Four playoff games obviously constitutes a small sample size, which explains some of the erratic behavior here. But the margin for error is slim when you’re talking about a best-of-seven playoff series. What would’ve been small sample-size theater in the regular season can become a season-ending cold streak when four losses is all it takes to get sent home.

“Yeah, usually they say the averages even out at some point,” Chris Paul said. “We gotta keep taking ’em. We’re getting great looks, and we’ll see what happens.”

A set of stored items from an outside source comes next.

<file path="flow/config.mk">
export PLATFORM = sky130hd
export DESIGN_NAME = song_reader
export DESIGN_NICKNAME = song_reader
export VERILOG_FILES = /design/flow/design.v
export SDC_FILE = /design/flow/constraint.sdc
export NUM_CORES = 4
export LEC_CHECK = 1
export CORE_UTILIZATION = 30
</file>
<file path="flow/constraint.sdc">
current_design song_reader

set clk_period 4.9
set clk_io_pct 0.2

create_clock -name clk0 -period $clk_period [get_ports {clk}]

set non_clock_inputs [all_inputs -no_clocks]
set_input_delay [expr $clk_period * $clk_io_pct] -clock clk0 $non_clock_inputs
set_output_delay [expr $clk_period * $clk_io_pct] -clock clk0 [all_outputs]
</file>
<file path="flow/design.v">
module dff #(parameter WIDTH = 1) (
    input clk,
    input [WIDTH-1:0] d,
    output reg [WIDTH-1:0] q
);
    always @(posedge clk) 
        q <= d;
endmodule
module dffr #(parameter WIDTH = 1) (
    input clk,
    input r,
    input [WIDTH-1:0] d,
    output reg [WIDTH-1:0] q
);
    always @ (posedge clk) 
        if (r) 
            q <= {WIDTH{1'b0}};
        else
            q <= d;
endmodule
module dffre #(parameter WIDTH = 1) (
    input clk,
    input r,
    input en,
    input [WIDTH-1:0] d,
    output reg [WIDTH-1:0] q
);
    always @(posedge clk)
        if (r)
            q <= {WIDTH{1'b0}};
        else if (en)
            q <= d;
        else
            q <= q;
endmodule
module song_reader(  	
			input clk,
			input reset,
			input play,
			input wire [1:0] song, 
			input note_done,
			output song_done,
			output wire [5:0] note,
			output [5:0] duration,
			output new_note);
wire on;
wire [2:0] next;
reg [2:0] next1;
wire [2:0] state;
wire [6:0] address;
wire [4:0] next_add;
reg [4:0] next_add1;
wire [11:0] rom_out;
wire [4:0] addr;
reg ready;
reg done;
assign address = {song, addr};
dffr is_on ( .clk(clk), .r(reset), .d(play), .q(on));
dffr #(3'd5) address_value ( .clk(clk), .r(reset), .d(next_add), .q(addr));
dffr #(2'b11) reader_state( .clk(clk), .r(reset), .d(next), .q(state));
song_rom songs( .clk(clk), .addr(address), .dout(rom_out));
always @(*) begin
if(on)
	case(state)
		3'b000: begin
				next1 = 3'b001;
				next_add1 = addr;
				ready = 0;
				done = 0;
			end
		3'b001: begin     
				if(next_add1 == 5'b11111) 
					done = 1;
				else
					done = 0;
				next_add1 = addr + 5'b1;
				next1 = 3'b010;
				ready = 0;
			end
		3'b010: begin
				next1 = 3'b011;
				next_add1 = addr;
				ready = 1;
				done = 0;
			end
		3'b011:  begin	 
				if(rom_out == 12'b0) 
					done = 1;
				else 
					done = 0;
				next1 = 3'b100;
				next_add1 = addr;
				ready = 0;
			end
		3'b100: begin
				if(note_done) next1 = 3'b001;
				else next1 = 3'b100;
				next_add1 = addr;
				ready = 0;
				done = 0;
			end
		default: begin
				next1 = next;
				next_add1 = addr;
				ready = 0;
				done = 0;
			end
	endcase
else begin
	next1 = next;
	next_add1 = address;
	ready = 0;
	done = 0;
end
end
assign {note, duration} = rom_out;
assign next = reset ? 3'b000 : next1;
assign next_add = reset ? 5'b0 : next_add1;
assign new_note = reset ? 1'b0 : ready;
assign song_done = reset ? 1'b0 : done;
endmodule
module song_rom (
    input clk,
    input [6:0] addr,
    output reg [11:0] dout
);  
    wire [11:0] memory [127:0];
    always @(posedge clk)                       
        dout = memory[addr];                    
    assign memory[   0  ] = {6'd49, 6'd12}  ;    
    assign memory[   1  ] = {6'd1, 6'd8}    ;    
    assign memory[   2  ] = {6'd51, 6'd12}  ;    
    assign memory[   3  ] = {6'd3, 6'd8}    ;    
    assign memory[   4  ] = {6'd52, 6'd12}  ;    
    assign memory[   5  ] = {6'd4, 6'd8}    ;    
    assign memory[   6  ] = {6'd54, 6'd12}  ;    
    assign memory[   7  ] = {6'd6, 6'd8}    ;    
    assign memory[   8  ] = {6'd56, 6'd12}  ;    
    assign memory[   9  ] = {6'd8, 6'd8}    ;    
    assign memory[  10  ] = {6'd57, 6'd12}  ;    
    assign memory[  11  ] = {6'd9, 6'd8}    ;    
    assign memory[  12  ] = {6'd59, 6'd12}  ;    
    assign memory[  13  ] = {6'd11, 6'd8}   ;    
    assign memory[  14  ] = {6'd13, 6'd12}  ;    
    assign memory[  15  ] = {6'd25, 6'd8}   ;    
    assign memory[  16  ] = {6'd15, 6'd12}  ;    
    assign memory[  17  ] = {6'd27, 6'd8}   ;    
    assign memory[  18  ] = {6'd16, 6'd12}  ;    
    assign memory[  19  ] = {6'd28, 6'd8}   ;    
    assign memory[  20  ] = {6'd18, 6'd12}  ;    
    assign memory[  21  ] = {6'd30, 6'd8}   ;    
    assign memory[  22  ] = {6'd20, 6'd12}  ;    
    assign memory[  23  ] = {6'd32, 6'd8}   ;    
    assign memory[  24  ] = {6'd21, 6'd12}  ;    
    assign memory[  25  ] = {6'd33, 6'd8}   ;    
    assign memory[  26  ] = {6'd23, 6'd12}  ;    
    assign memory[  27  ] = {6'd35, 6'd8}   ;    
    assign memory[  28  ] = {6'd37, 6'd0}   ;    
    assign memory[  29  ] = {6'd37, 6'd0}   ;    
    assign memory[  30  ] = {6'd0, 6'd0}    ;    
    assign memory[  31  ] = {6'd0, 6'd0}    ;    
    assign memory[  32  ] = {6'd35, 6'd36}  ;    
    assign memory[  33  ] = {6'd42, 6'd36}  ;    
    assign memory[  34  ] = {6'd38, 6'd54}  ;    
    assign memory[  35  ] = {6'd37, 6'd18}  ;    
    assign memory[  36  ] = {6'd35, 6'd18}  ;    
    assign memory[  37  ] = {6'd38, 6'd18}  ;    
    assign memory[  38  ] = {6'd37, 6'd18}  ;    
    assign memory[  39  ] = {6'd35, 6'd18}  ;    
    assign memory[  40  ] = {6'd34, 6'd18}  ;    
    assign memory[  41  ] = {6'd37, 6'd18}  ;    
    assign memory[  42  ] = {6'd30, 6'd36}  ;    
    assign memory[  43  ] = {6'd35, 6'd18}  ;    
    assign memory[  44  ] = {6'd30, 6'd18}  ;    
    assign memory[  45  ] = {6'd37, 6'd18}  ;    
    assign memory[  46  ] = {6'd30, 6'd18}  ;    
    assign memory[  47  ] = {6'd38, 6'd18}  ;    
    assign memory[  48  ] = {6'd37, 6'd9}   ;    
    assign memory[  49  ] = {6'd35, 6'd9}   ;    
    assign memory[  50  ] = {6'd37, 6'd18}  ;    
    assign memory[  51  ] = {6'd30, 6'd18}  ;    
    assign memory[  52  ] = {6'd35, 6'd18}  ;    
    assign memory[  53  ] = {6'd30, 6'd9}   ;    
    assign memory[  54  ] = {6'd35, 6'd9}   ;    
    assign memory[  55  ] = {6'd37, 6'd18}  ;    
    assign memory[  56  ] = {6'd30, 6'd9}   ;    
    assign memory[  57  ] = {6'd37, 6'd9}   ;    
    assign memory[  58  ] = {6'd38, 6'd18}  ;    
    assign memory[  59  ] = {6'd37, 6'd9}   ;    
    assign memory[  60  ] = {6'd35, 6'd9}   ;    
    assign memory[  61  ] = {6'd37, 6'd9}   ;    
    assign memory[  62  ] = {6'd30, 6'd9}   ;    
    assign memory[  63  ] = {6'd42, 6'd9}   ;    
    assign memory[  64  ] = {6'd43, 6'd6}   ;    
    assign memory[  65  ] = {6'd44, 6'd8}   ;    
    assign memory[  66  ] = {6'd0, 6'd34}   ;    
    assign memory[  67  ] = {6'd46, 6'd6}   ;    
    assign memory[  68  ] = {6'd47, 6'd8}   ;    
    assign memory[  69  ] = {6'd0, 6'd34}   ;    
    assign memory[  70  ] = {6'd43, 6'd6}   ;    
    assign memory[  71  ] = {6'd44, 6'd8}   ;    
    assign memory[  72  ] = {6'd0, 6'd10}   ;    
    assign memory[  73  ] = {6'd46, 6'd6}   ;    
    assign memory[  74  ] = {6'd47, 6'd8}   ;    
    assign memory[  75  ] = {6'd0, 6'd10}   ;    
    assign memory[  76  ] = {6'd52, 6'd6}   ;    
    assign memory[  77  ] = {6'd51, 6'd8}   ;    
    assign memory[  78  ] = {6'd0, 6'd10}   ;    
    assign memory[  79  ] = {6'd44, 6'd6}   ;    
    assign memory[  80  ] = {6'd47, 6'd8}   ;    
    assign memory[  81  ] = {6'd0, 6'd10}   ;    
    assign memory[  82  ] = {6'd51, 6'd6}   ;    
    assign memory[  83  ] = {6'd50, 6'd56}  ;    
    assign memory[  84  ] = {6'd49, 6'd8}   ;    
    assign memory[  85  ] = {6'd47, 6'd8}   ;    
    assign memory[  86  ] = {6'd44, 6'd8}   ;    
    assign memory[  87  ] = {6'd42, 6'd8}   ;    
    assign memory[  88  ] = {6'd44, 6'd40}  ;    
    assign memory[  89  ] = {6'd0, 6'd60}   ;    
    assign memory[  90  ] = {6'd43, 6'd6}   ;    
    assign memory[  91  ] = {6'd44, 6'd14}  ;    
    assign memory[  92  ] = {6'd0, 6'd28}   ;    
    assign memory[  93  ] = {6'd46, 6'd6}   ;    
    assign memory[  94  ] = {6'd47, 6'd16}  ;    
    assign memory[  95  ] = {6'd0, 6'd26}   ;    
    assign memory[  96  ] = {6'd0, 6'd0}    ;    
    assign memory[  97  ] = {6'd0, 6'd0}    ;    
    assign memory[  98  ] = {6'd0, 6'd0}    ;    
    assign memory[  99  ] = {6'd0, 6'd0}    ;    
    assign memory[  100 ] = {6'd0, 6'd0}    ;    
    assign memory[  101 ] = {6'd0, 6'd0}    ;    
    assign memory[  102 ] = {6'd0, 6'd0}    ;    
    assign memory[  103 ] = {6'd0, 6'd0}    ;    
    assign memory[  104 ] = {6'd0, 6'd0}    ;    
    assign memory[  105 ] = {6'd0, 6'd0}    ;    
    assign memory[  106 ] = {6'd0, 6'd0}    ;    
    assign memory[  107 ] = {6'd0, 6'd0}    ;    
    assign memory[  108 ] = {6'd0, 6'd0}    ;    
    assign memory[  109 ] = {6'd0, 6'd0}    ;    
    assign memory[  110 ] = {6'd0, 6'd0}    ;    
    assign memory[  111 ] = {6'd0, 6'd0}    ;    
    assign memory[  112 ] = {6'd0, 6'd0}    ;    
    assign memory[  113 ] = {6'd0, 6'd0}    ;    
    assign memory[  114 ] = {6'd0, 6'd0}    ;    
    assign memory[  115 ] = {6'd0, 6'd0}    ;    
    assign memory[  116 ] = {6'd0, 6'd0}    ;    
    assign memory[  117 ] = {6'd0, 6'd0}    ;    
    assign memory[  118 ] = {6'd0, 6'd0}    ;    
    assign memory[  119 ] = {6'd0, 6'd0}    ;    
    assign memory[  120 ] = {6'd0, 6'd0}    ;    
    assign memory[  121 ] = {6'd0, 6'd0}    ;    
    assign memory[  122 ] = {6'd0, 6'd0}    ;    
    assign memory[  123 ] = {6'd0, 6'd0}    ;    
    assign memory[  124 ] = {6'd0, 6'd0}    ;    
    assign memory[  125 ] = {6'd0, 6'd0}    ;    
    assign memory[  126 ] = {6'd0, 6'd0}    ;    
    assign memory[  127 ] = {6'd0, 6'd0}    ;    
endmodule                           
</file>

The toughest part is the Suns are generating quality looks…just not enough of them. During the regular season, they averaged 13.4 “open” 3-point attempts per game (nearest defender 4-6 feet away) and 14.8 “wide open” 3-point attempts per game (nearest defender more than 6 feet away). In the playoffs, one of those numbers has dipped, at 10.8 “open” attempts and 15.0 “wide open” attempts per game.

Compounding the problem, they’ve been unable to capitalize on the quality looks they’re getting. The Suns shot 36.1 percent on open 3s and 39.4 percent on wide-open 3s during the regular season; in the playoffs, those numbers have shriveled up to 25.6 percent on open 3s and 35 percent on wide-open 3s.

“I just felt like we’ve gotten so many open looks out of what we do,” Williams said after Game 3. “It wasn’t, like, off-the-dribble open looks; it was 0.5, the-pass-is-king, open looks for us, and we just missed a ton of shots.”

The Suns haven’t been a high-volume 3-point shooting team under Williams. They ranked 26th in attempts this year, and their attempts have dropped from 31.1 per game during the regular season to 29.0 per game in the postseason. They need to find a way to get more 3s up if they want to shoot themselves out of this slump.

“No, it’s not demoralizing,” Cam Johnson said of all the missed 3s. “I keep saying this over and over again, but it’s part of basketball. It’s part of the game. Not everything goes your way every time. If it did, then there would be no need to play the game, you know?”

Heading back home to Phoenix, the Suns will be hoping this problem area finally does go their way, or else they’ll be running the risk of not having many more games to play this season.